Filling a blank slate
Not too long ago, in the 1940 and '50s, most psychologists believed that a newborn's mind was a blank slate. As a child manipulates things and sees the result, those experiences fill the slate with scribbles that become long-term memories. "This popular point of view held that you can teach any child anything," Kagan comments. "That was optimistic, egalitarian, liberal, extreme, and wrong."
Since then, battalions of neuroscientists, conducting experiments with humans and animals, have amassed data to prove that, after birth, the brain is still growing. In fact, at birth the brains of horses and goats are more mature than those of humans.
In subsequent months, cells in the frontal lobe of the brain and in the hippocampus, two regions necessary for long-term memories to form, undergo a spurt of growth. The hippocampus, a small S-shaped area deep in the brain, sends long extensions of its nerve cells to the front of the brain, and cells in the frontal cortex reach out to the hippocampus. "These circuits must be mature before long-term memories can be recorded and retrieved," Kagan maintains.
Conor Liston wanted to know when this happens. Various researchers had tested the memories of children a month or so after exposing them to a memorable experience, but no one had checked their recall after longer delays.
Liston went to Kagan for help to do the necessary experiments. The Provost's Office at Harvard gives grants to conduct such research under two programs, one called the Children's Initiative, the other the Mind/Brain/Behavior Initiative. These grants are named in honor of Kagan. Liston, appropriately, won a Kagan Award.
Using mass mailings, Liston recruited 12 9-month-olds and an equal number of 17- and 24-month-olds from middle-class families in Boston. He went to their homes and demonstrated different games to the kids. For example, in "Load the Truck," he put a toy driver in the driver's seat of a toy truck, put a small rock in the truck bed, then rolled the truck.

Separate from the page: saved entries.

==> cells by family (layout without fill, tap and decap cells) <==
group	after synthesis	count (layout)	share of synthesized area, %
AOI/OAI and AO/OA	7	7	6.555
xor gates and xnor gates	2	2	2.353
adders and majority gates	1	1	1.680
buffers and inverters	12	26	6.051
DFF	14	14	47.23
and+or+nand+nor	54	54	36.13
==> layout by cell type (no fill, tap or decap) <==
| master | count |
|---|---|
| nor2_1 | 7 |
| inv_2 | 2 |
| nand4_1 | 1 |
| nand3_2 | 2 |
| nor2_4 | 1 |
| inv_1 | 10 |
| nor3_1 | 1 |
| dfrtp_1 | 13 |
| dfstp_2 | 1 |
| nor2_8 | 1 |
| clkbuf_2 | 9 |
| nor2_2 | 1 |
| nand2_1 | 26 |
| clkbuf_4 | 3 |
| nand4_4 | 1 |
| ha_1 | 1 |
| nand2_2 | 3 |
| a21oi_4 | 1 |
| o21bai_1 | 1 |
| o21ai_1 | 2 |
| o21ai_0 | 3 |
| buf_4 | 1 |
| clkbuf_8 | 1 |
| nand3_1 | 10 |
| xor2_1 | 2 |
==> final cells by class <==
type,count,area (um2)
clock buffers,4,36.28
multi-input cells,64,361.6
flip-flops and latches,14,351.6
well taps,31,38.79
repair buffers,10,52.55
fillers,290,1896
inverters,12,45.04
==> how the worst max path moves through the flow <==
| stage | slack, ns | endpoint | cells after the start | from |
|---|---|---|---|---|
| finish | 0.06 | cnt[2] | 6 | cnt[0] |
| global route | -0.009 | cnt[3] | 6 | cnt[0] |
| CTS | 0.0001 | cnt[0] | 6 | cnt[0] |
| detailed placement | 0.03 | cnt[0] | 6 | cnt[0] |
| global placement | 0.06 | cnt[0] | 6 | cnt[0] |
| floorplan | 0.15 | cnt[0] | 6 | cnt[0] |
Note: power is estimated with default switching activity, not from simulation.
File: config.mk
export PLATFORM = sky130hd
export DESIGN_NAME = mem_bus_interconnect_flat
export DESIGN_NICKNAME = d
export VERILOG_FILES = /design/src/rtl/mem_bus_interconnect_if.sv /design/src/rtl/mem_bus_interconnect.sv /design/src/flat_wrapper.sv
export SDC_FILE = /design/constraint.sdc
export NUM_CORES = 1
export LEC_CHECK = 0
export ABC_CLOCK_PERIOD_IN_PS = 2000
export CORE_MARGIN = 2
export CORE_UTILIZATION = 40
export CTS_BUF_LIST = sky130_fd_sc_hd__clkbuf_8
export CTS_CLUSTER_SIZE = 25
export DETAILED_ROUTE_END_ITERATION = 10
export PLACE_DENSITY = 0.79
export SYNTH_ARGS = -nofsm -noshare
export SYNTH_HDL_FRONTEND = slang
export SYNTH_SLANG_ARGS = --single-unit
File: constraint.sdc
create_clock -name clk -period 2 [get_ports clk]
set_input_delay 0.6 -clock clk [delete_from_list [all_inputs] [get_ports clk]]
set_output_delay 0.6 -clock clk [all_outputs]
set_load 0.01 [all_outputs]
File: src/rtl/mem_bus_interconnect_if.sv
// Bus bundle between the core data port, the interconnect and its peripherals.
// The interconnect takes the slave modport; the surrounding system (core + peripherals) the master one.
interface mem_bus_interconnect_if #(
  parameter int DATA_WIDTH = 32,
  parameter int ADDR_WIDTH = 32,
  parameter int N_SLV      = 3
);
  logic                        req_valid;
  logic                        req_we;
  logic [ADDR_WIDTH-1:0]       req_addr;
  logic [DATA_WIDTH-1:0]       req_wdata;
  logic                        rsp_ready;
  logic                        rsp_err;
  logic [DATA_WIDTH-1:0]       rsp_rdata;
  logic [N_SLV-1:0]            slv_sel;
  logic                        slv_we;
  logic [ADDR_WIDTH-1:0]       slv_addr;
  logic [DATA_WIDTH-1:0]       slv_wdata;
  logic [N_SLV*DATA_WIDTH-1:0] slv_rdata;
  logic [N_SLV-1:0]            slv_ready;

  modport master (
    output req_valid, req_we, req_addr, req_wdata, slv_rdata, slv_ready,
    input  rsp_ready, rsp_err, rsp_rdata, slv_sel, slv_we, slv_addr, slv_wdata
  );

  modport slave (
    input  req_valid, req_we, req_addr, req_wdata, slv_rdata, slv_ready,
    output rsp_ready, rsp_err, rsp_rdata, slv_sel, slv_we, slv_addr, slv_wdata
  );
endinterface

File: src/rtl/mem_bus_interconnect.sv
// Address-decoding interconnect: routes one core access at a time to one of N_SLV
// base/mask windows, waits for the slave's ready, and answers unmapped or stalled accesses with an error.
module mem_bus_interconnect #(
  parameter int                          DATA_WIDTH = 32,
  parameter int                          ADDR_WIDTH = 32,
  parameter int                          N_SLV      = 3,
  parameter logic [N_SLV*ADDR_WIDTH-1:0] SLV_BASE   = {32'h1001_0010, 32'h1001_0000, 32'h1000_0000},
  parameter logic [N_SLV*ADDR_WIDTH-1:0] SLV_MASK   = {32'hFFFF_FFF0, 32'hFFFF_FFF0, 32'hFFFF_0000},
  parameter int                          TIMEOUT    = 16
) (
  input logic                   clk,
  input logic                   n_rst,
  mem_bus_interconnect_if.slave bus
);

  localparam int IDX_W = (N_SLV > 1) ? $clog2(N_SLV) : 1;
  localparam int CNT_W = (TIMEOUT > 1) ? $clog2(TIMEOUT) : 1;
  localparam logic [CNT_W-1:0] CNT_LAST = CNT_W'((TIMEOUT > 0) ? TIMEOUT - 1 : 0);

  typedef enum logic [1:0] {S_IDLE, S_WAIT, S_RESP} state_t;

  state_t                  r_state;
  state_t                  w_next;
  logic [IDX_W-1:0]        r_idx;
  logic                    r_we;
  logic [ADDR_WIDTH-1:0]   r_off;
  logic [DATA_WIDTH-1:0]   r_wdata;
  logic [DATA_WIDTH-1:0]   r_rdata;
  logic                    r_err;
  logic [CNT_W-1:0]        r_cnt;

  logic                    w_hit;
  logic [IDX_W-1:0]        w_idx;
  logic [ADDR_WIDTH-1:0]   w_off;
  logic                    w_sel_ready;
  logic [DATA_WIDTH-1:0]   w_sel_rdata;
  logic                    w_timeout;
  logic [N_SLV-1:0]        w_sel;

  // Scan from the top index down so the lowest matching window is the one left standing.
  always_comb begin
    w_hit = 1'b0;
    w_idx = '0;
    w_off = bus.req_addr & ~SLV_MASK[0 +: ADDR_WIDTH];
    for (int i = N_SLV - 1; i >= 0; i--) begin
      if ((bus.req_addr & SLV_MASK[i*ADDR_WIDTH +: ADDR_WIDTH]) == SLV_BASE[i*ADDR_WIDTH +: ADDR_WIDTH]) begin
        w_hit = 1'b1;
        w_idx = IDX_W'(i);
        w_off = bus.req_addr & ~SLV_MASK[i*ADDR_WIDTH +: ADDR_WIDTH];
      end
    end
  end

  assign w_sel_ready = bus.slv_ready[r_idx];
  assign w_sel_rdata = bus.slv_rdata[r_idx*DATA_WIDTH +: DATA_WIDTH];
  assign w_timeout   = (TIMEOUT != 0) && (r_cnt == CNT_LAST);

  always_comb begin
    w_next = r_state;
    w_sel  = '0;
    case (r_state)
      S_IDLE: begin
        if (bus.req_valid) w_next = w_hit ? S_WAIT : S_RESP;
      end
      S_WAIT: begin
        for (int i = 0; i < N_SLV; i++) w_sel[i] = (r_idx == IDX_W'(i));
        if (w_sel_ready || w_timeout) w_next = S_RESP;
      end
      S_RESP: w_next = S_IDLE;
      default: w_next = S_IDLE;
    endcase
  end

  always_ff @(posedge clk or negedge n_rst) begin
    if (!n_rst) begin
      r_state <= S_IDLE;
      r_idx   <= '0;
      r_we    <= 1'b0;
      r_off   <= '0;
      r_wdata <= '0;
      r_rdata <= '0;
      r_err   <= 1'b0;
      r_cnt   <= '0;
    end else begin
      r_state <= w_next;
      case (r_state)
        S_IDLE: begin
          if (bus.req_valid) begin
            r_idx   <= w_idx;
            r_we    <= bus.req_we;
            r_off   <= w_off;
            r_wdata <= bus.req_wdata;
            r_rdata <= '0;
            r_err   <= !w_hit;
            r_cnt   <= '0;
          end
        end
        S_WAIT: begin
          // Ready on the last watchdog cycle still completes cleanly.
          if (w_sel_ready) begin
            if (!r_we) r_rdata <= w_sel_rdata;
          end else if (w_timeout) begin
            r_err <= 1'b1;
          end else begin
            r_cnt <= r_cnt + 1'b1;
          end
        end
        default: ;
      endcase
    end
  end

  assign bus.rsp_ready = (r_state == S_RESP);
  assign bus.rsp_err   = (r_state == S_RESP) && r_err;
  assign bus.rsp_rdata = (r_state == S_RESP) ? r_rdata : '0;
  assign bus.slv_sel   = w_sel;
  assign bus.slv_we    = (r_state == S_WAIT) && r_we;
  assign bus.slv_addr  = (r_state == S_WAIT) ? r_off : '0;
  assign bus.slv_wdata = (r_state == S_WAIT) ? r_wdata : '0;

endmodule

File: src/flat_wrapper.sv
// flat-port wrapper written by rule: the top's interface ports become plain ports
module mem_bus_interconnect_flat 
#(
  parameter int                          DATA_WIDTH = 32,
  parameter int                          ADDR_WIDTH = 32,
  parameter int                          N_SLV      = 3,
  parameter logic [N_SLV*ADDR_WIDTH-1:0] SLV_BASE   = {32'h1001_0010, 32'h1001_0000, 32'h1000_0000},
  parameter logic [N_SLV*ADDR_WIDTH-1:0] SLV_MASK   = {32'hFFFF_FFF0, 32'hFFFF_FFF0, 32'hFFFF_0000},
  parameter int                          TIMEOUT    = 16
)
  (clk, n_rst, bus_req_valid, bus_req_we, bus_req_addr, bus_req_wdata, bus_slv_rdata, bus_slv_ready, bus_rsp_ready, bus_rsp_err, bus_rsp_rdata, bus_slv_sel, bus_slv_we, bus_slv_addr, bus_slv_wdata);
  mem_bus_interconnect_if #(.DATA_WIDTH(DATA_WIDTH), .ADDR_WIDTH(ADDR_WIDTH), .N_SLV(N_SLV)) bus_i ();
  input logic clk;
  input logic n_rst;
  input wire logic [$bits(bus_i.req_valid)-1:0] bus_req_valid;
  input wire logic [$bits(bus_i.req_we)-1:0] bus_req_we;
  input wire logic [$bits(bus_i.req_addr)-1:0] bus_req_addr;
  input wire logic [$bits(bus_i.req_wdata)-1:0] bus_req_wdata;
  input wire logic [$bits(bus_i.slv_rdata)-1:0] bus_slv_rdata;
  input wire logic [$bits(bus_i.slv_ready)-1:0] bus_slv_ready;
  output wire logic [$bits(bus_i.rsp_ready)-1:0] bus_rsp_ready;
  output wire logic [$bits(bus_i.rsp_err)-1:0] bus_rsp_err;
  output wire logic [$bits(bus_i.rsp_rdata)-1:0] bus_rsp_rdata;
  output wire logic [$bits(bus_i.slv_sel)-1:0] bus_slv_sel;
  output wire logic [$bits(bus_i.slv_we)-1:0] bus_slv_we;
  output wire logic [$bits(bus_i.slv_addr)-1:0] bus_slv_addr;
  output wire logic [$bits(bus_i.slv_wdata)-1:0] bus_slv_wdata;
  assign bus_i.req_valid = bus_req_valid;
  assign bus_i.req_we = bus_req_we;
  assign bus_i.req_addr = bus_req_addr;
  assign bus_i.req_wdata = bus_req_wdata;
  assign bus_i.slv_rdata = bus_slv_rdata;
  assign bus_i.slv_ready = bus_slv_ready;
  assign bus_rsp_ready = bus_i.rsp_ready;
  assign bus_rsp_err = bus_i.rsp_err;
  assign bus_rsp_rdata = bus_i.rsp_rdata;
  assign bus_slv_sel = bus_i.slv_sel;
  assign bus_slv_we = bus_i.slv_we;
  assign bus_slv_addr = bus_i.slv_addr;
  assign bus_slv_wdata = bus_i.slv_wdata;
  mem_bus_interconnect #(.DATA_WIDTH(DATA_WIDTH), .ADDR_WIDTH(ADDR_WIDTH), .N_SLV(N_SLV), .SLV_BASE(SLV_BASE), .SLV_MASK(SLV_MASK), .TIMEOUT(TIMEOUT)) u_core (.clk(clk), .n_rst(n_rst), .bus(bus_i));
endmodule
* Word level (Yosys, flattened, before mapping) *
Cells that the tools add are included.

word-level totals
  output and inout port bits = 102
  bits in registers = 106
  bits of input ports = 167
  word-level logic and storage cells = 69

operators by class
  add/sub/neg operators = 1
  equality and inequality tests = 15
  muxes and demuxes = 31
  $lt $le $gt $ge = 1
  reductions and logical operators = 12
  shift operators = 1

operators by type and width
  kind                  count
  $mux 32               8
  $shiftx 96x8->32      1
  $pmux 32 s2           1
  $eq 28x25->1 const B  2
  $eq 16x13->1 const B  1
  $mux 16               1
  $mux 2                6
  $mux 4                3
  $reduce_and 4->1      3
  $ne 2x2->1 const B    4
  $pmux 4 s2            1
  $mux 1                7
  $ne 2x1->1 const B    3
  $add 4x1->4 const B   1
  $eq 2x1->1 const B    2
  $eq 2x2->1 const B    2
  $eq 4x4->1 const B    1
  $logic_not 2->1       2
  $pmux 2 s2            1
  $reduce_and 2->1      2
  $lt 2x3->1 const B    1
  $mux 3                1
  $bmux 1 s2            1
  $logic_and 1x1->1     2
  other kinds (4)       4

* Longest topological paths before layout *
  depth after elaboration = 7
  mapped depth = 7
  depth with buffers taken out = 5

* Worst setup path before layout *
Ideal clock, no wire load.

  kind = reg-to-output
  from = register u_core.r_idx[0]
  to = output bus_slv_sel[1]
  arrival time = 1.245 ns
  data required time = 1.400 ns
  path buffers = 2
  slack = 0.155 ns
  cell stages (with the launch flop) = 4
  path through = dfrtp_1 -> buf_4 -> buf_1 -> nor3b_1

between the ends
  longest elaborated chain between the ends = 2

RTL lines
  what                      RTL line                    RTL
  start: declaration        mem_bus_interconnect.sv:24  logic [IDX_W-1:0] r_idx;
  start signal: assignment  mem_bus_interconnect.sv:89  r_idx <= w_idx;
  $eq 2x1->1                mem_bus_interconnect.sv:66  for (int i = 0; i < N_SLV; i++) w_sel[i] = (r_idx == IDX_W'(i));
  $mux 3                    mem_bus_interconnect.sv:61  case (r_state)
  end: declaration          flat_wrapper.sv:24          output wire logic [$bits(bus_i.slv_sel)-1:0] bus_slv_sel;

Every way passes these cells.

* Worst setup path in the final report *
  from = register u_core.r_state[0]
  to = output bus_rsp_rdata[28]

between the ends
  longest elaborated chain between the ends = 2

RTL lines
  what                      RTL line                     RTL
  start: declaration        mem_bus_interconnect.sv:22   state_t r_state;
  start signal: assignment  mem_bus_interconnect.sv:85   r_state <= w_next;
  $eq 2x2->1                mem_bus_interconnect.sv:115  assign bus.rsp_rdata = (r_state == S_RESP) ? r_rdata : '0;
  $mux 32                   mem_bus_interconnect.sv:115
  end: declaration          flat_wrapper.sv:23           output wire logic [$bits(bus_i.rsp_rdata)-1:0] bus_rsp_rdata;

Every way passes these cells.

==> results.py <==
metrics = {
    "sta": {
        "finalSetupViolations": 117,
        "max_freq_mhz": 452,
        "worst_slew_pin_slew_ns": 0.700,
        "setup_slack_ns": -0.214,
        "finalCritPeriodShare_pct": 111,
        "clock_skew_ns": 0.00821,
        "layout_min_cycle_time_ns": 2.21,
        "holdWs_ns": 0.0755,
        "slew_viol_final": 0,
        "hold_viol": 0,
        "rsz0062_at_grt": "true",
        "maxSlewHeadroom_pct": 53.2,
    },
    "clock_network": {
        "clock_sinks": 90,
        "cts-root-buf": "clkbuf_8",
        "cts_tree": "done",
        "clock_latency_ns": 0.36,
        "cts_buffers": 9,
        "path_clk_slew_ns": 0.08,
        "max-clock-path-buffers": 2,
        "h-tree-depth": 3,
    },
    "floorplanning": {
        "die_h_um": 114,
        "rows": 40,
        "io_pins": 269,
        "die_x_um": 114,
        "dieArea_um2": 13100,
        "initial_core_util_pct": 40.7,
        "core_area_um2": 12000,
    },
    "grt": {
        "grt_most_used_layer": "met2",
        "gr-usage-met3_pct": 5.66,
        "grt_max_degree": 57,
        "gr-total-overflow": 0,
        "grt_pass1_vias": 5289,
        "grtUsageTotal_pct": 26.1,
        "antenna_found_initial": 0,
        "grt_use_met2_pct": 47.1,
        "grt_pass1_wl_mm": 26.8,
        "met1_usage_pct": 31.0,
    },
    "pwr": {
        "power_leakage_nw": 4.01,
        "p_total_mw": 4.01,
        "irDropWorstVdd_v": 0.000357,
        "powerDensity_nw_per_um2": 468,
    },
    "detailed_routing": {
        "first_pass_iters": 5,
        "via_per_inst": 5.11,
        "drt_wl_total_mm": 17.5,
        "num_vias": 5102,
        "drt-initial-drc-count": 341,
        "drc_errors": 0,
        "antenna_left": 0,
        "avgRoutedWirePerCell_um": 17.5,
    },
    "synthesis": {
        "synth-async-reset-ratio_pct": 100,
        "netlist_instances": 560,
        "ys_seq_area_share_pct": 46.3,
        "syn_avg_cell_area_um2": 8.69,
        "synth_area_um2": 4870,
        "ys.warnings.count": 0,
        "synth_edf_count": 0,
        "synth-seq-cells": 90,
        "ys_types": 39,
        "yosys_most_used_dff": "dfrtp_1",
    },
    "min_path": {
        "hold_path.class": "in -> async",
    },
    "critical_path": {
        "arrival_ns": 1.61,
        "crit_required_ns": 1.40,
        "worstSetupStartpointType": "flip-flop",
        "critPathKind": "reg -> out",
        "crit_fanout": 9,
        "end_kind": "output port",
    },
    "run_status": {
        "violations": "setup timing",
        "status": "finished, violations left",
    },
    "cells_and_area": {
        "antennaDiodeCount": 0,
        "fillers": 901,
        "final_layout_size_suffix_gt1_share_pct": 28.3,
        "finalNetCount": 1015,
        "synthToLayoutAreaGrowth_pct": 76.0,
    },
    "placement": {
        "gp_congestion": 0.820,
        "portBuffers": 252,
        "dpl.hpwl_mm": 11.6,
    },
    "flow_run": {
        "maxCapViolCount": 0,
    },
}
critical path, cell delays in order (launching register included):
cell and delay (ns):
dfrtp_1 0.41, buf_6 0.13, nor2b_4 0.17, buf_6 0.16
buf_16 0.13, and2_1 0.13, buf_2 0.13
timing repair:
action                                  CTS  global route
hold buffers                              0             0
buffers inserted                         22             4
gates resized for setup                 429            92
endpoints found under the setup margin  118           120
pin swaps                                16            28
cloned                                   11             1
synthesized netlist by cell type, drive strengths merged, types with 2 or more instances:
cell	number	area share (%)
nand2	185	14
dfrtp	90	46
and2	84	11
mux2i	35	7.2
o21ai	35	3.6
a22o	32	5.8
buf	30	4.2
clkbuf	25	1.9
nor4	6	0.77
nand3	4	0.41
nor2b	3	0.39
nor3	3	0.41
a21oi	2	0.21
nand3b	2	0.31
nand4	2	0.26
nor2	2	0.15
nor3b	2	0.31
path summary, 6_finish.rpt:
kind	start	endpoint	slack (ns)	depth (start not counted)
hold reg to reg	u_core.r_wdata[27]	u_core.r_wdata[27]	0.48	2
hold / removal	n_rst	u_core.r_cnt[2]	0.08	1
setup / recovery	u_core.r_state[0]	bus_rsp_rdata[28]	-0.21	6
max in group asynchronous	n_rst	u_core.r_rdata[31]	1.30	2
setup reg to reg	u_core.r_state[1]	u_core.r_rdata[15]	-0.14	8
min in group clk	u_core.r_wdata[27]	u_core.r_wdata[27]	0.48	2
state kept, by name, indices dropped and copies added, names as in the netlist:
signal          count
u_core.r_off       16
u_core.r_state      2
u_core.r_idx        2
u_core.r_we         1
u_core.r_wdata     32
u_core.r_cnt        4
u_core.r_err        1
u_core.r_rdata     32
cell families (layout without fill, tap and decap cells):
kind of cell | Yosys count | in the layout | synth area share (%)
other cells | 1 | 16 | 0.0770
simple gates | 298 | 299 | 28.8
flops | 90 | 90 | 46.3
mux | 35 | 35 | 7.20
fa+ha+maj | 1 | 1 | 0.257
compound gates | 79 | 79 | 11.2
buf+inv | 56 | 332 | 6.19
layout by cell type, fill, tap and decap left out, types with 2 or more instances in the layout:
cell type	n
buf_8	4
buf_12	8
dfrtp_1	89
nor2b_4	2
nor3_4	2
nand4_1	2
conb_1	16
nor3_2	2
nand3b_1	2
buf_6	82
nor4_1	6
clkbuf_8	12
clkdlybuf4s50_1	165
o21ai_0	35
buf_16	8
buf_4	23
buf_2	24
a22o_1	32
mux2i_1	35
inv_1	3
nand2_1	184
and2_1	23
nand3_1	3
nor2_1	2
and2_4	60
a21oi_1	2
clkinv_2	2
metrics by stage:
stage | setup TNS, ns | cell area [um^2] | cells | setup slack [ns] | utilization, %
after floorplan | 0 | 4920 | 575 | 0.155 | -
after global placement | -22.85 | 7650 | 949 | -0.502 | 64.0
after detailed placement | -29.02 | 7650 | 949 | -0.636 | 64.0
after CTS | -16.56 | 8350 | 998 | -0.254 | 69.8
after global routing | -21.72 | 8570 | 999 | -0.262 | 71.6
final | -15.16 | 8570 | 999 | -0.214 | 71.6
final cells by class:
cell class | instances | area (um^2) | area share (%)
tap | 147 | 184 | 2.15
multi-input combinational | 430 | 2610 | 30.5
inverter | 1 | 3.75 | 0.0438
clock inverter | 4 | 17.5 | 0.204
timing repair buffer | 315 | 3330 | 38.9
clock buffer | 12 | 165 | 1.93
sequential | 90 | 2250 | 26.3
power breakdown:
group / internal (mW) / total [mW] / switching [mW]
logic: 0.474 / 0.799 / 0.325
registers: 1.96 / 2.05 / 0.0890
clock network: 0.542 / 1.17 / 0.625
total: 2.97 / 4.01 / 1.04
routing by layer:
layer	up-vias	part of all wire, %
li1	2391	-
met1	2464	38
met2	225	52
met3	22	8.1
met4	0	1.9
met5	-	0
Power figures use the tool's default switching activity.
File: src/rtl/neuro_fixed_pkg.sv
// Shared Q4.14 fixed-point definitions for the cortical column datapath.
// Holds the sample format, unit constants and the common saturator.
package neuro_fixed_pkg;

    localparam int WIDTH = 18;
    localparam int FRAC  = 14;
    localparam int ONE   = 16384;
    localparam int TWO   = 32768;
    localparam int SUMW  = WIDTH + 2;

    function automatic logic signed [WIDTH-1:0] sat_q14(
        input logic signed [SUMW-1:0] v,
        input int                     clamp
    );
        logic signed [SUMW-1:0] hi;
        logic signed [SUMW-1:0] lo;
        hi = SUMW'(clamp);
        lo = -hi;
        if (v > hi)
            sat_q14 = hi[WIDTH-1:0];
        else if (v < lo)
            sat_q14 = lo[WIDTH-1:0];
        else
            sat_q14 = v[WIDTH-1:0];
    endfunction

endpackage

Liston repeated the sequences several times, then encouraged the children to imitate what was done. He did this for three separate games. Then he went away and came back four months later.
Who can play the game
At these later sessions, the games were not demonstrated to the youngsters, but they were encouraged to play them by themselves. Each child was challenged by three games she or he had played before and two novel games.
The now 13-month-olds behaved as if they had never played such games before. They did as poorly on the familiar games as they did on the novel ones. The 21- and 28-month-olds, in contrast, showed a strong recollection for the games they had played. They performed significantly better on the familiar sequences than on the novel ones.
Liston also tested children who had never played any of the games, as a means of making sure that the sequences were not something babies might pick up naturally. The 21- and 28-month-old controls showed no skills at playing any of the games, as expected.
"We propose that this memory enhancement, or lack of it, is due to brain development between age 9 and 17 months," Kagan says of the results, published in the Oct. 31 issue of the scientific journal Nature.
Kagan sees one practical application for the research. Many families in the United States are adopting babies, particularly from other countries. New parents often worry about whether the adoptees will have problems adjusting to new homes and cultures. "If the babies are younger than 8 months, odds are they have no lasting memories of what happened to them," Kagan points out. "Their transition will be less disruptive and bonding much easier than for children older than 1 year."